* _WHAT IS BEING ASKED_:
Return only the stretch of the material below that begins with the line containing "y_o = XLEN'(lt_s);" and ends with the line containing "u_decode/o_mid,114", exactly; both of those lines belong to it.

* _SUPPLIED RECORDS_:
BEGIN

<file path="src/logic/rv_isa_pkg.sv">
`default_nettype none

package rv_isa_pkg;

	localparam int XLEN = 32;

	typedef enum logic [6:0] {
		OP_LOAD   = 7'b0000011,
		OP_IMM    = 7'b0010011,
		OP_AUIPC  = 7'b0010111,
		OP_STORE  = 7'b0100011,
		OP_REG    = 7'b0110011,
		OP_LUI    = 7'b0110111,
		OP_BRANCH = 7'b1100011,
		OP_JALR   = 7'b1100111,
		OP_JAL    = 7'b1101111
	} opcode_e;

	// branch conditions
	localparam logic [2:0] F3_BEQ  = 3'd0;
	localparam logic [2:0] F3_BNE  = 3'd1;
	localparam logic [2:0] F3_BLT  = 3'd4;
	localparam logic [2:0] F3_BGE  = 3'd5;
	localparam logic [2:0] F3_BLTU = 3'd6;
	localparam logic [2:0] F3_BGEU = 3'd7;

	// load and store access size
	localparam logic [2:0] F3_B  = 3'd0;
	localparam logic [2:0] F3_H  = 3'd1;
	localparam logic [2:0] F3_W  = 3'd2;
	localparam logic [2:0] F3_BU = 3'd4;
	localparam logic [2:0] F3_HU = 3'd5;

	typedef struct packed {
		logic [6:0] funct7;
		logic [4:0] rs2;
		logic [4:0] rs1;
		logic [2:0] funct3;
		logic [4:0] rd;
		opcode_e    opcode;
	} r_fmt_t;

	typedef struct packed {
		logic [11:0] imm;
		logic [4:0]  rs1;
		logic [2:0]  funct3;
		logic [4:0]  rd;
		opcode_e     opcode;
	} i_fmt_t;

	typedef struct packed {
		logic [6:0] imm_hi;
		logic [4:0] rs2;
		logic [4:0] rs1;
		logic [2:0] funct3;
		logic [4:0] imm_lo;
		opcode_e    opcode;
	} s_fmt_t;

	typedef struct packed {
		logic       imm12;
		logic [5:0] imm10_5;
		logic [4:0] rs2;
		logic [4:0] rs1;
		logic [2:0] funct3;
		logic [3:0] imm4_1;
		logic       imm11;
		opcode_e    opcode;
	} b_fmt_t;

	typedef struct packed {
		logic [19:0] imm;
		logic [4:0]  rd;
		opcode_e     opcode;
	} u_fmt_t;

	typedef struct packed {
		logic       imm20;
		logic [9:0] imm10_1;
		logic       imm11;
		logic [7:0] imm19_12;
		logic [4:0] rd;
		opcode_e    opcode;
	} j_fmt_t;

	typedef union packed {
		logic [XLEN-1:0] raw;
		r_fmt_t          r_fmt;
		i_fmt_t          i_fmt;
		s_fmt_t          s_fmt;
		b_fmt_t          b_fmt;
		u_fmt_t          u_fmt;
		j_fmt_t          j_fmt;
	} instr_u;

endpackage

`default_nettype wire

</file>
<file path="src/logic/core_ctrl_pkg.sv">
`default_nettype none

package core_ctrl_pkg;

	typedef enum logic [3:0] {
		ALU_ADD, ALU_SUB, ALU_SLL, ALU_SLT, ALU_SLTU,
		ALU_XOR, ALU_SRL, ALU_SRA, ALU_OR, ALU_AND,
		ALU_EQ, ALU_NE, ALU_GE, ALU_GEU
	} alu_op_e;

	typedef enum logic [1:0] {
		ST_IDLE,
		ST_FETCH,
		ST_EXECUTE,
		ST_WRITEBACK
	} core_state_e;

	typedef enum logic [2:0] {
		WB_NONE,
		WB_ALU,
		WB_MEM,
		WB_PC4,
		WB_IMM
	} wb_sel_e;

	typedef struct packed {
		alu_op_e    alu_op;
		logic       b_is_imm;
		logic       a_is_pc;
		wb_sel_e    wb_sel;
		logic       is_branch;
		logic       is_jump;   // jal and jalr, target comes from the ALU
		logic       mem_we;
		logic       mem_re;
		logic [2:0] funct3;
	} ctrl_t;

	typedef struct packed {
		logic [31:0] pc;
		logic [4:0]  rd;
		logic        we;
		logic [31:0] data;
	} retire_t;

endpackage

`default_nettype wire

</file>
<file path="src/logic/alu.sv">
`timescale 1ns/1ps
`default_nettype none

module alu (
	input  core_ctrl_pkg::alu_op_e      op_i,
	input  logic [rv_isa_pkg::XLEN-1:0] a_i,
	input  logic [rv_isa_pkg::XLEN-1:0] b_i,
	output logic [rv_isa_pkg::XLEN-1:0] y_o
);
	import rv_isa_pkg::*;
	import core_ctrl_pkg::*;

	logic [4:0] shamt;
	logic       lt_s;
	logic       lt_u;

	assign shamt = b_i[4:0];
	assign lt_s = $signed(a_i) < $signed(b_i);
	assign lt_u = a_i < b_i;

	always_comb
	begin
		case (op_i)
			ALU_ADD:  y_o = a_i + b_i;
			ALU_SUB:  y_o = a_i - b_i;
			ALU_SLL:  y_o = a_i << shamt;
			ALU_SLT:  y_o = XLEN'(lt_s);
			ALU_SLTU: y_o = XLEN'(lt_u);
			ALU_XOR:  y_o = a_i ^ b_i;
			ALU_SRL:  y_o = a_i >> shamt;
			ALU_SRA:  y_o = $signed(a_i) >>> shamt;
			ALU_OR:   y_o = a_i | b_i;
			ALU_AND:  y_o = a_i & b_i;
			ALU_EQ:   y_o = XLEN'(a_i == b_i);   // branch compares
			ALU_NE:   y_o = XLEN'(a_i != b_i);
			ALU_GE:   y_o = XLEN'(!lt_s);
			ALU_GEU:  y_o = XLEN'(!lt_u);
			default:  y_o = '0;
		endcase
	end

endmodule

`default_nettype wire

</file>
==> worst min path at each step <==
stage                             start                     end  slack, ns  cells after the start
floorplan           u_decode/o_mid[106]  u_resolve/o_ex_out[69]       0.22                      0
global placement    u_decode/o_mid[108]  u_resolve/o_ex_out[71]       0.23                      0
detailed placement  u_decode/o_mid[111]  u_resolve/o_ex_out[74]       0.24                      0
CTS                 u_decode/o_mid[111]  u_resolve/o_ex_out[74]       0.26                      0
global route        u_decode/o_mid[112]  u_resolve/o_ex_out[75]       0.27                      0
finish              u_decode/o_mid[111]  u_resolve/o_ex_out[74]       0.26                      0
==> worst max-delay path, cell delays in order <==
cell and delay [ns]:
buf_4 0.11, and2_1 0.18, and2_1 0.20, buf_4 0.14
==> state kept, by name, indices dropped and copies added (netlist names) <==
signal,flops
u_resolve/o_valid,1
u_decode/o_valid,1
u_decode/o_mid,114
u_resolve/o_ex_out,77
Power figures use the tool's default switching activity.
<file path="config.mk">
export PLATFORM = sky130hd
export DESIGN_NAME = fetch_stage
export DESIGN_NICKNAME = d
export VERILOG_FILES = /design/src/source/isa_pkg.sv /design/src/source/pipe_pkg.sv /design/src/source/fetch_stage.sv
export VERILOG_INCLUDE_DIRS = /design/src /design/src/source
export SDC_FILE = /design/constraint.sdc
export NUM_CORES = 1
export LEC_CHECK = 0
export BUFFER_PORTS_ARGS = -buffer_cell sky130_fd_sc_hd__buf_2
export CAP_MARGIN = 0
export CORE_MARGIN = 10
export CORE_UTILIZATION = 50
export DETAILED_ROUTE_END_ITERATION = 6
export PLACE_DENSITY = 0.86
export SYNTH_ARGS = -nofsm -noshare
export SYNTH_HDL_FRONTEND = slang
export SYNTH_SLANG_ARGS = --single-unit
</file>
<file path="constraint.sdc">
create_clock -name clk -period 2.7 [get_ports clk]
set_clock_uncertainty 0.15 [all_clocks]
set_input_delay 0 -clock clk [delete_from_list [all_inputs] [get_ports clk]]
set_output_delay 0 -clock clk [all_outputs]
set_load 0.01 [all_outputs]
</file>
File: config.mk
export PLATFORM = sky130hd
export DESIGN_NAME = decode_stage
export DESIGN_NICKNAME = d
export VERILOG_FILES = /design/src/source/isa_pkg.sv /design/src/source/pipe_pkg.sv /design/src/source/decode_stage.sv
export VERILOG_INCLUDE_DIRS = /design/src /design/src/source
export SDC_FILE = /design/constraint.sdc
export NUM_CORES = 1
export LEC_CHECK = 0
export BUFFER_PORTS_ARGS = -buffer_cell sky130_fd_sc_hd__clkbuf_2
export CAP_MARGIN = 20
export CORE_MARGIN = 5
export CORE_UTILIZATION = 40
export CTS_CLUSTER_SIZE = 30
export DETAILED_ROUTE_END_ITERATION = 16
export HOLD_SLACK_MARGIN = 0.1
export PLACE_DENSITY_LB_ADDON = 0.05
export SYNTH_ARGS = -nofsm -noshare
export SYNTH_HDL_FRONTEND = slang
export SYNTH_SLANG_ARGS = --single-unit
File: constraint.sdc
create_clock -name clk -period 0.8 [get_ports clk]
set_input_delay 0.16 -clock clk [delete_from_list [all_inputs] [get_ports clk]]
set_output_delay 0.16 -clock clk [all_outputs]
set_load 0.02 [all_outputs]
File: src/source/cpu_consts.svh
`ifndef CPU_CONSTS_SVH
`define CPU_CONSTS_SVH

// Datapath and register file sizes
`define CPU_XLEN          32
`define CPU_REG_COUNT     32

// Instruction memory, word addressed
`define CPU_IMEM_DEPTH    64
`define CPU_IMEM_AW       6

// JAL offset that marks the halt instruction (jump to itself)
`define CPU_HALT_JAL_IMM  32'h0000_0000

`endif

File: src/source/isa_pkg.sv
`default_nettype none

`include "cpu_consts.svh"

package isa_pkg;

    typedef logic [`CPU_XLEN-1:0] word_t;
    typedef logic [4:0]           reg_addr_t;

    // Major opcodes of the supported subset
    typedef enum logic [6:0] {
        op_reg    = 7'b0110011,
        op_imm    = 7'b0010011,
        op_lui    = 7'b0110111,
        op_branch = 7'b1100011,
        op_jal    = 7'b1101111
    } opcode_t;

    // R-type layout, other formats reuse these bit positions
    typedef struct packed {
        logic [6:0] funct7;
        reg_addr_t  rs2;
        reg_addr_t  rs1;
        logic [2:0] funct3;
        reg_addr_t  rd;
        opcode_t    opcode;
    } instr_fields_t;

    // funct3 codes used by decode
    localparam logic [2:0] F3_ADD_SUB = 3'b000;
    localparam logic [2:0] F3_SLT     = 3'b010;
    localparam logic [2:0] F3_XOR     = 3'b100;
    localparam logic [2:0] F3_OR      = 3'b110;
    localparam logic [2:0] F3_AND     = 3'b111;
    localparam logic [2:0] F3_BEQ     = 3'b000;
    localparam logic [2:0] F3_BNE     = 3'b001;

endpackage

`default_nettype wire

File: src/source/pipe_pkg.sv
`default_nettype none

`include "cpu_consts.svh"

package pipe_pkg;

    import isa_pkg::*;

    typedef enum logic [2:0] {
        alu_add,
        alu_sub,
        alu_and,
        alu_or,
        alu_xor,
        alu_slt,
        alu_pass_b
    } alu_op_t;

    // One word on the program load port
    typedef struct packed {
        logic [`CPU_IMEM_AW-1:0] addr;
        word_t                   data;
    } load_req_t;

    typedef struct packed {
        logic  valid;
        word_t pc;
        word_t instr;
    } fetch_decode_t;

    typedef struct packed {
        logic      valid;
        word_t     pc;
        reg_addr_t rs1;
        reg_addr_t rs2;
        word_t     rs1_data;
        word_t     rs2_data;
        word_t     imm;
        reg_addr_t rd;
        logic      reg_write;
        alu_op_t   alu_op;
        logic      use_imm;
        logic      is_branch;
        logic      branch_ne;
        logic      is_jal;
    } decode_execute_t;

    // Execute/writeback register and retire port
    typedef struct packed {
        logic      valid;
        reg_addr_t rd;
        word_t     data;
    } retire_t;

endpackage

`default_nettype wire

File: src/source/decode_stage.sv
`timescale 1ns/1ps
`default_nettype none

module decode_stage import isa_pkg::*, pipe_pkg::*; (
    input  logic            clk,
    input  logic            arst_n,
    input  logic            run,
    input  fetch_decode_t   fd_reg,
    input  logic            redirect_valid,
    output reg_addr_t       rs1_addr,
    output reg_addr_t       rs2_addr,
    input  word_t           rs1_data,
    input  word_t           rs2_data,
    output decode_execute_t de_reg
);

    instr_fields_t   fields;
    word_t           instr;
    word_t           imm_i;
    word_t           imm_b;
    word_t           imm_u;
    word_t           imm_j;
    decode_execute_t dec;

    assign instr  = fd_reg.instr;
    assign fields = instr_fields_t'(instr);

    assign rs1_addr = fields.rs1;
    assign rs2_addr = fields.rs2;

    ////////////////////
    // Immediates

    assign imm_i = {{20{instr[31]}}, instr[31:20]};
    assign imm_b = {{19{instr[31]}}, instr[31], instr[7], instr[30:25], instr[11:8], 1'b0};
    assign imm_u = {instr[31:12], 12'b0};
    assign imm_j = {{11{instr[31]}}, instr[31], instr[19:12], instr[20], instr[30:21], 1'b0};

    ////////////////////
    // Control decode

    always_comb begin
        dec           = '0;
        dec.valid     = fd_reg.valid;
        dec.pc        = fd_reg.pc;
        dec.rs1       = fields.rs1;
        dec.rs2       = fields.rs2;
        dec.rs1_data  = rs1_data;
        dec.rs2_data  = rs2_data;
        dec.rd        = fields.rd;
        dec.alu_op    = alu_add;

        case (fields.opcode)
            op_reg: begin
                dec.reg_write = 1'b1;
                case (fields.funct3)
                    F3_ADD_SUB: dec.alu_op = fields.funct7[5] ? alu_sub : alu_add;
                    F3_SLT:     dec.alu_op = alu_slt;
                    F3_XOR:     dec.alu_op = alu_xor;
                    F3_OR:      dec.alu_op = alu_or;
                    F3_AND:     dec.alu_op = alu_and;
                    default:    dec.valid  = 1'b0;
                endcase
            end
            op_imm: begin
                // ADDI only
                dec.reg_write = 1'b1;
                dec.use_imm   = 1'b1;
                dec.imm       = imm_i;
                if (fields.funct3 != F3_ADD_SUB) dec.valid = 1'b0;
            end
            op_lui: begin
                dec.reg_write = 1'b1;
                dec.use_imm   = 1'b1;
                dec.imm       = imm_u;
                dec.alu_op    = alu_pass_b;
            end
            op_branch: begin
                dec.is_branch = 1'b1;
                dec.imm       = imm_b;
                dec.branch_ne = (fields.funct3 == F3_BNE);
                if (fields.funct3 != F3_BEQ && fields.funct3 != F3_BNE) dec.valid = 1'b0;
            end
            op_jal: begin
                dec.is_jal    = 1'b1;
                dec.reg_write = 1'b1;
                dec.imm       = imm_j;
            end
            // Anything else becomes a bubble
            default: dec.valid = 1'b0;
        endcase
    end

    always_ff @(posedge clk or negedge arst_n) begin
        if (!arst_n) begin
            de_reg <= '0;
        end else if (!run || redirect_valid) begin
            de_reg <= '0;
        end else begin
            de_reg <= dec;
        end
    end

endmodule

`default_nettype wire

END

* _EXERCISE OUTPUT_:
			ALU_SLT:  y_o = XLEN'(lt_s);
			ALU_SLTU: y_o = XLEN'(lt_u);
			ALU_XOR:  y_o = a_i ^ b_i;
			ALU_SRL:  y_o = a_i >> shamt;
			ALU_SRA:  y_o = $signed(a_i) >>> shamt;
			ALU_OR:   y_o = a_i | b_i;
			ALU_AND:  y_o = a_i & b_i;
			ALU_EQ:   y_o = XLEN'(a_i == b_i);   // branch compares
			ALU_NE:   y_o = XLEN'(a_i != b_i);
			ALU_GE:   y_o = XLEN'(!lt_s);
			ALU_GEU:  y_o = XLEN'(!lt_u);
			default:  y_o = '0;
		endcase
	end

endmodule

`default_nettype wire

</file>
==> worst min path at each step <==
stage                             start                     end  slack, ns  cells after the start
floorplan           u_decode/o_mid[106]  u_resolve/o_ex_out[69]       0.22                      0
global placement    u_decode/o_mid[108]  u_resolve/o_ex_out[71]       0.23                      0
detailed placement  u_decode/o_mid[111]  u_resolve/o_ex_out[74]       0.24                      0
CTS                 u_decode/o_mid[111]  u_resolve/o_ex_out[74]       0.26                      0
global route        u_decode/o_mid[112]  u_resolve/o_ex_out[75]       0.27                      0
finish              u_decode/o_mid[111]  u_resolve/o_ex_out[74]       0.26                      0
==> worst max-delay path, cell delays in order <==
cell and delay [ns]:
buf_4 0.11, and2_1 0.18, and2_1 0.20, buf_4 0.14
==> state kept, by name, indices dropped and copies added (netlist names) <==
signal,flops
u_resolve/o_valid,1
u_decode/o_valid,1
u_decode/o_mid,114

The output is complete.